RECORDS TO PROCESS ->
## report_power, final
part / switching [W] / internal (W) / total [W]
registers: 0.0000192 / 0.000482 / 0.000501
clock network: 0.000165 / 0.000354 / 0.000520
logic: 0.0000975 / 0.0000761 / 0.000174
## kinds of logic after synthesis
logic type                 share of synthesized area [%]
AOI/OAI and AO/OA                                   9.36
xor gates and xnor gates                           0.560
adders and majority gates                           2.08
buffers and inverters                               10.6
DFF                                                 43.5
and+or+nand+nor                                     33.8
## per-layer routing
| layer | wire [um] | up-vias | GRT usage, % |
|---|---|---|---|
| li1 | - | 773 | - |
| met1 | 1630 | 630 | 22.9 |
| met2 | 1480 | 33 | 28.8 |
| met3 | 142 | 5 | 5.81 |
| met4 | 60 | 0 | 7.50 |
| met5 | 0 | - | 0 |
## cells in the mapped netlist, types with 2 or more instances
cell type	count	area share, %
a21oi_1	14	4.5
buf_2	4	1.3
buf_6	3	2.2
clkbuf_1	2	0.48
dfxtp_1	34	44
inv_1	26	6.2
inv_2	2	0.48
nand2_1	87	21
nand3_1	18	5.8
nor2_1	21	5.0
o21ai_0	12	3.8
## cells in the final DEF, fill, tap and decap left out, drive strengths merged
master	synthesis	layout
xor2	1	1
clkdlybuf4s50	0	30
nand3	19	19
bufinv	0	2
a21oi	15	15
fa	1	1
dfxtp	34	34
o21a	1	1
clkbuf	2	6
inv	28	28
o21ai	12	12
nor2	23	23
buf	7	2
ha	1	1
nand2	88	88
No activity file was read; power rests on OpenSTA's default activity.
`config.mk`:
```
export PLATFORM = sky130hd
export DESIGN_NAME = cordic_out_serializer_flat
export DESIGN_NICKNAME = d
export VERILOG_FILES = /design/src/rtl/cordic_out_serializer_if.sv /design/src/rtl/cordic_out_serializer.sv /design/src/flat_wrapper.sv
export SDC_FILE = /design/constraint.sdc
export NUM_CORES = 1
export LEC_CHECK = 0
export ABC_AREA = 1
export ABC_CLOCK_PERIOD_IN_PS = 9500
export BUFFER_PORTS_ARGS = -buffer_cell sky130_fd_sc_hd__buf_2
export CAP_MARGIN = 20
export CORE_ASPECT_RATIO = 0.9
export CORE_MARGIN = 1.5
export CORE_UTILIZATION = 40
export DETAILED_ROUTE_END_ITERATION = 8
export GPL_ROUTABILITY_DRIVEN = 0
export PLACE_DENSITY = 0.63
export SLEW_MARGIN = 20
export SYNTH_ARGS = -nofsm -noshare
export SYNTH_HDL_FRONTEND = slang
export SYNTH_SLANG_ARGS = --single-unit
```
`constraint.sdc`:
```
create_clock -name i_clk -period 9.5 [get_ports i_clk]
set_clock_uncertainty 0.2 [all_clocks]
set_input_delay 0.475 -clock i_clk [delete_from_list [all_inputs] [get_ports i_clk]]
set_output_delay 0.475 -clock i_clk [all_outputs]
set_load 0.02 [all_outputs]
```
--- config.mk ---
export PLATFORM = sky130hd
export DESIGN_NAME = neuron_layer_sequencer
export DESIGN_NICKNAME = d
export VERILOG_FILES = /design/src/rtl/neuron_pkg.sv /design/src/rtl/neuron_seq_done_latch.sv /design/src/rtl/neuron_layer_sequencer.sv
export SDC_FILE = /design/constraint.sdc
export NUM_CORES = 1
export LEC_CHECK = 0
export ABC_CLOCK_PERIOD_IN_PS = 3950
export BUFFER_PORTS_ARGS = -buffer_cell sky130_fd_sc_hd__buf_2
export CORE_ASPECT_RATIO = 1.1
export CORE_MARGIN = 2
export CORE_UTILIZATION = 30
export DETAILED_ROUTE_END_ITERATION = 10
export SLEW_MARGIN = 0
export SYNTH_ARGS = -nofsm -noshare
export SYNTH_HDL_FRONTEND = slang
export SYNTH_HIERARCHICAL = 1
export SYNTH_SLANG_ARGS = --single-unit
--- constraint.sdc ---
create_clock -name i_clk -period 3.95 [get_ports i_clk]
set_clock_uncertainty 0.05 [all_clocks]
set_input_delay 0.395 -clock i_clk [delete_from_list [all_inputs] [get_ports i_clk]]
set_output_delay 0.395 -clock i_clk [all_outputs]
set_load 0.05 [all_outputs]
--- src/rtl/neuron_pkg.sv ---
// Shared state encoding, descriptor layout and default widths for the
// neuron layer sequencer and its helpers.
package neuron_pkg;

    localparam int unsigned NEURON_DWIDTH = 32;
    localparam int unsigned NEURON_AWIDTH = 12;

    typedef enum logic [2:0] {
        IDLE,
        SETUP,
        RUN,
        DRAIN,
        WRITE,
        FINISH
    } state_t;

    typedef struct packed {
        logic [NEURON_AWIDTH-1:0] in_base;
        logic [NEURON_AWIDTH-1:0] w_base;
        logic [NEURON_AWIDTH-1:0] out_base;
        logic [NEURON_AWIDTH-1:0] idim;
        logic [NEURON_AWIDTH-1:0] odim;
    } desc_t;

endpackage

--- src/rtl/neuron_seq_done_latch.sv ---
// Pair of sticky stream-completion latches; o_both rises once both
// streams have reported done since the last clear, in any order.
module neuron_seq_done_latch (
    input  logic i_clk,
    input  logic i_rst_n,
    input  logic i_clr,
    input  logic i_arm,
    input  logic i_done_a,
    input  logic i_done_b,
    output logic o_both
);

    logic r_a;
    logic r_b;

    always_ff @(posedge i_clk or negedge i_rst_n) begin
        if (!i_rst_n) begin
            r_a <= 1'b0;
            r_b <= 1'b0;
        end else if (i_clr) begin
            r_a <= 1'b0;
            r_b <= 1'b0;
        end else if (i_arm) begin
            if (i_done_a) r_a <= 1'b1;
            if (i_done_b) r_b <= 1'b1;
        end
    end

    assign o_both = r_a & r_b;

endmodule
==> src/rtl/elevator_pkg.sv <==
// Shared types for the elevator controller front end and central FSM.
// Holds key codes, controller states, settings and keypad FSM states.
package elevator_pkg;

    typedef enum logic [3:0] {
        STOP   = 4'hA,
        RESUME = 4'hB,
        UP     = 4'hC,
        DOWN   = 4'hD,
        ESCAPE = 4'hE,
        ENTER  = 4'hF
    } button_e;

    typedef enum logic [1:0] {
        S_IDLE,
        S_MOVING,
        S_DOORS,
        S_SETUP
    } state_e;

    typedef enum logic [1:0] {
        SET_NONE,
        SET_FLOOR,
        SET_SPEED,
        SET_DOOR
    } setting_e;

    typedef enum logic [1:0] {
        IDLE,
        CHECK,
        HELD,
        RELEASE
    } kp_state_e;

    // Index of the highest set bit; 0 when no bit is set.
    function automatic logic [3:0] hi_index(input logic [15:0] v);
        logic [3:0] idx;
        idx = 4'h0;
        for (int i = 0; i < 16; i++) begin
            if (v[i]) idx = 4'(i);
        end
        return idx;
    endfunction

endpackage

==> src/rtl/sync_2ff.sv <==
// Two-flop synchroniser for asynchronous level inputs.
// Async active-high reset clears both stages.
module sync_2ff #(
    parameter int WIDTH = 1
) (
    input  logic             clk,
    input  logic             rst,
    input  logic [WIDTH-1:0] d,
    output logic [WIDTH-1:0] q
);

    logic [WIDTH-1:0] meta_q, meta_d;
    logic [WIDTH-1:0] sync_q, sync_d;

    always_comb begin
        meta_d = d;
        sync_d = meta_q;
    end

    always_ff @(posedge clk or posedge rst) begin
        if (rst) begin
            meta_q <= '0;
            sync_q <= '0;
        end else begin
            meta_q <= meta_d;
            sync_q <= sync_d;
        end
    end

    assign q = sync_q;

endmodule

==> src/rtl/keypad_sync.sv <==
// Keypad front end: synchronise, debounce and priority-encode 16 keys.
// Emits one registered strobe with its key code per debounced press.
module keypad_sync
    import elevator_pkg::*;
#(
    parameter int DEBOUNCE_CYCLES = 16
) (
    input  logic        clk,
    input  logic        rst,
    input  logic [15:0] keys,
    output logic [3:0]  buttonBus,
    output logic        pressed
);

    localparam int CW = $clog2(DEBOUNCE_CYCLES);
    localparam logic [CW-1:0] CNT_MAX = CW'(DEBOUNCE_CYCLES - 1);

    logic [15:0] keys_sync;
    logic [3:0]  code;
    logic        any;

    kp_state_e   state_q, state_d;
    logic [CW-1:0] cnt_q, cnt_d;
    logic [3:0]  cap_q, cap_d;
    logic        pressed_q, pressed_d;
    logic [3:0]  bus_q, bus_d;

    sync_2ff #(.WIDTH(16)) u_sync (
        .clk (clk),
        .rst (rst),
        .d   (keys),
        .q   (keys_sync)
    );

    assign code = hi_index(keys_sync);
    assign any  = |keys_sync;

    always_comb begin
        state_d   = state_q;
        cnt_d     = cnt_q;
        cap_d     = cap_q;
        pressed_d = 1'b0;
        bus_d     = 4'h0;
        unique case (state_q)
            IDLE: begin
                if (any) begin
                    state_d = CHECK;
                    cnt_d   = '0;
                    cap_d   = code;
                end
            end
            CHECK: begin
                if (!any) begin
                    state_d = IDLE;
                end else if (code != cap_q) begin
                    cnt_d = '0;
                    cap_d = code;
                end else if (cnt_q == CNT_MAX) begin
                    state_d   = HELD;
                    pressed_d = 1'b1;
                    bus_d     = cap_q;
                end else begin
                    cnt_d = cnt_q + 1'b1;
                end
            end
            // Any key activity while held is ignored until a full release.
            HELD: begin
                if (!any) begin
                    state_d = RELEASE;
                    cnt_d   = '0;
                end
            end
            RELEASE: begin
                if (any) begin
                    state_d = HELD;
                end else if (cnt_q == CNT_MAX) begin
                    state_d = IDLE;
                end else begin
                    cnt_d = cnt_q + 1'b1;
                end
            end
        endcase
    end

    always_ff @(posedge clk or posedge rst) begin
        if (rst) begin
            state_q   <= IDLE;
            cnt_q     <= '0;
            cap_q     <= 4'h0;
            pressed_q <= 1'b0;
            bus_q     <= 4'h0;
        end else begin
            state_q   <= state_d;
            cnt_q     <= cnt_d;
            cap_q     <= cap_d;
            pressed_q <= pressed_d;
            bus_q     <= bus_d;
        end
    end

    assign pressed   = pressed_q;
    assign buttonBus = bus_q;

endmodule
**config.mk**
```make
export PLATFORM = sky130hd
export DESIGN_NAME = fifo_write_arbiter
export DESIGN_NICKNAME = d
export VERILOG_FILES = /design/src/rtl/fifo_write_arbiter.sv
export SDC_FILE = /design/constraint.sdc
export NUM_CORES = 1
export LEC_CHECK = 0
export CAP_MARGIN = 5
export CORE_MARGIN = 4
export CORE_UTILIZATION = 35
export CTS_CLUSTER_DIAMETER = 200
export DETAILED_ROUTE_END_ITERATION = 12
export SYNTH_ARGS = -nofsm -noshare
export SYNTH_HDL_FRONTEND = slang
export SYNTH_SLANG_ARGS = --single-unit
export TNS_END_PERCENT = 10
```
**constraint.sdc**
```tcl
create_clock -name clk -period 2.7 [get_ports clk]
set_input_delay 0.405 -clock clk [delete_from_list [all_inputs] [get_ports clk]]
set_output_delay 0.405 -clock clk [all_outputs]
set_load 0.005 [all_outputs]
```
**src/rtl/booth_mult_unit_pkg.sv**
```systemverilog
// Shared definitions for the iterative multiply/divide units: FSM state
// encodings and the iteration-counter width helper.
package booth_mult_unit_pkg;

  typedef enum logic [1:0] {
    ST_IDLE = 2'b00,
    ST_RUN  = 2'b01,
    ST_DONE = 2'b10
  } mult_state_e;

  // Counter must hold the value WIDTH, hence one extra bit over clog2.
  function automatic int unsigned mult_cnt_w(input int unsigned width);
    return $clog2(width) + 1;
  endfunction

endpackage

```
**src/rtl/booth_step.sv**
```systemverilog
// One radix-2 Booth iteration: conditional add/sub of M into acc, then
// arithmetic right shift of {acc, Q, q_1} by one bit.
module booth_step #(
  parameter int unsigned WIDTH = 32
) (
  input  logic [WIDTH:0]   acc_i,
  input  logic [WIDTH-1:0] q_i,
  input  logic             q_1_i,
  input  logic [WIDTH:0]   m_i,
  output logic [WIDTH:0]   acc_o,
  output logic [WIDTH-1:0] q_o,
  output logic             q_1_o
);

  logic [WIDTH:0] sum;

  always_comb begin
    sum = acc_i;
    case ({q_i[0], q_1_i})
      2'b01:   sum = acc_i + m_i;
      2'b10:   sum = acc_i - m_i;
      default: sum = acc_i;
    endcase
    // Sign of acc is replicated into the vacated MSB.
    {acc_o, q_o, q_1_o} = {sum[WIDTH], sum, q_i};
  end

endmodule

```
**src/rtl/booth_mult_unit.sv**
```systemverilog
// Iterative signed WIDTH x WIDTH radix-2 Booth multiplier with HI/LO
// result registers, started by a one-cycle request from the control unit.
module booth_mult_unit
  import booth_mult_unit_pkg::*;
#(
  parameter int unsigned WIDTH = 32
) (
  input  logic             clk,
  input  logic             reset,
  input  logic             mult_start,
  input  logic [WIDTH-1:0] in_a,
  input  logic [WIDTH-1:0] in_b,
  output logic [WIDTH-1:0] out_hi,
  output logic [WIDTH-1:0] out_lo,
  output logic             mult_busy,
  output logic             mult_done
);

  localparam int unsigned CNT_W = mult_cnt_w(WIDTH);

  mult_state_e      state_q, state_d;
  logic [WIDTH:0]   m_q, m_d;
  logic [WIDTH:0]   acc_q, acc_d, acc_nxt;
  logic [WIDTH-1:0] q_q, q_d, q_nxt;
  logic             q1_q, q1_d, q1_nxt;
  logic [CNT_W-1:0] cnt_q, cnt_d;
  logic [WIDTH-1:0] hi_q, hi_d;
  logic [WIDTH-1:0] lo_q, lo_d;
  logic             busy_q, busy_d;
  logic             done_q, done_d;

  booth_step #(.WIDTH(WIDTH)) u_step (
    .acc_i (acc_q),
    .q_i   (q_q),
    .q_1_i (q1_q),
    .m_i   (m_q),
    .acc_o (acc_nxt),
    .q_o   (q_nxt),
    .q_1_o (q1_nxt)
  );

  // Next-state, datapath and output computation.
  always_comb begin
    state_d = state_q;
    m_d     = m_q;
    acc_d   = acc_q;
    q_d     = q_q;
    q1_d    = q1_q;
    cnt_d   = cnt_q;
    hi_d    = hi_q;
    lo_d    = lo_q;
    busy_d  = busy_q;
    done_d  = 1'b0;

    case (state_q)
      ST_IDLE: begin
        if (mult_start) begin
          state_d = ST_RUN;
          m_d     = {in_a[WIDTH-1], in_a};
          acc_d   = '0;
          q_d     = in_b;
          q1_d    = 1'b0;
          cnt_d   = '0;
          busy_d  = 1'b1;
        end
      end
      ST_RUN: begin
        acc_d = acc_nxt;
        q_d   = q_nxt;
        q1_d  = q1_nxt;
        cnt_d = cnt_q + CNT_W'(1);
        // Last iteration: capture product straight from the step outputs.
        if (cnt_q == CNT_W'(WIDTH - 1)) begin
          state_d = ST_DONE;
          hi_d    = acc_nxt[WIDTH-1:0];
          lo_d    = q_nxt;
          done_d  = 1'b1;
        end
      end
      ST_DONE: begin
        state_d = ST_IDLE;
        busy_d  = 1'b0;
      end
      default: begin
        state_d = ST_IDLE;
        busy_d  = 1'b0;
      end
    endcase
  end

  always_ff @(posedge clk) begin
    if (reset) begin
      state_q <= ST_IDLE;
      m_q     <= '0;
      acc_q   <= '0;
      q_q     <= '0;
      q1_q    <= 1'b0;
      cnt_q   <= '0;
      hi_q    <= '0;
      lo_q    <= '0;
      busy_q  <= 1'b0;
      done_q  <= 1'b0;
    end else begin
      state_q <= state_d;
      m_q     <= m_d;
      acc_q   <= acc_d;
      q_q     <= q_d;
      q1_q    <= q1_d;
      cnt_q   <= cnt_d;
      hi_q    <= hi_d;
      lo_q    <= lo_d;
      busy_q  <= busy_d;
      done_q  <= done_d;
    end
  end

  assign out_hi    = hi_q;
  assign out_lo    = lo_q;
  assign mult_busy = busy_q;
  assign mult_done = done_q;

endmodule

```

EXERCISE PROMPT -> For each line in the records that contains the word "radix", make a copy.

EXERCISE RESPONSE ->
// One radix-2 Booth iteration: conditional add/sub of M into acc, then
// Iterative signed WIDTH x WIDTH radix-2 Booth multiplier with HI/LO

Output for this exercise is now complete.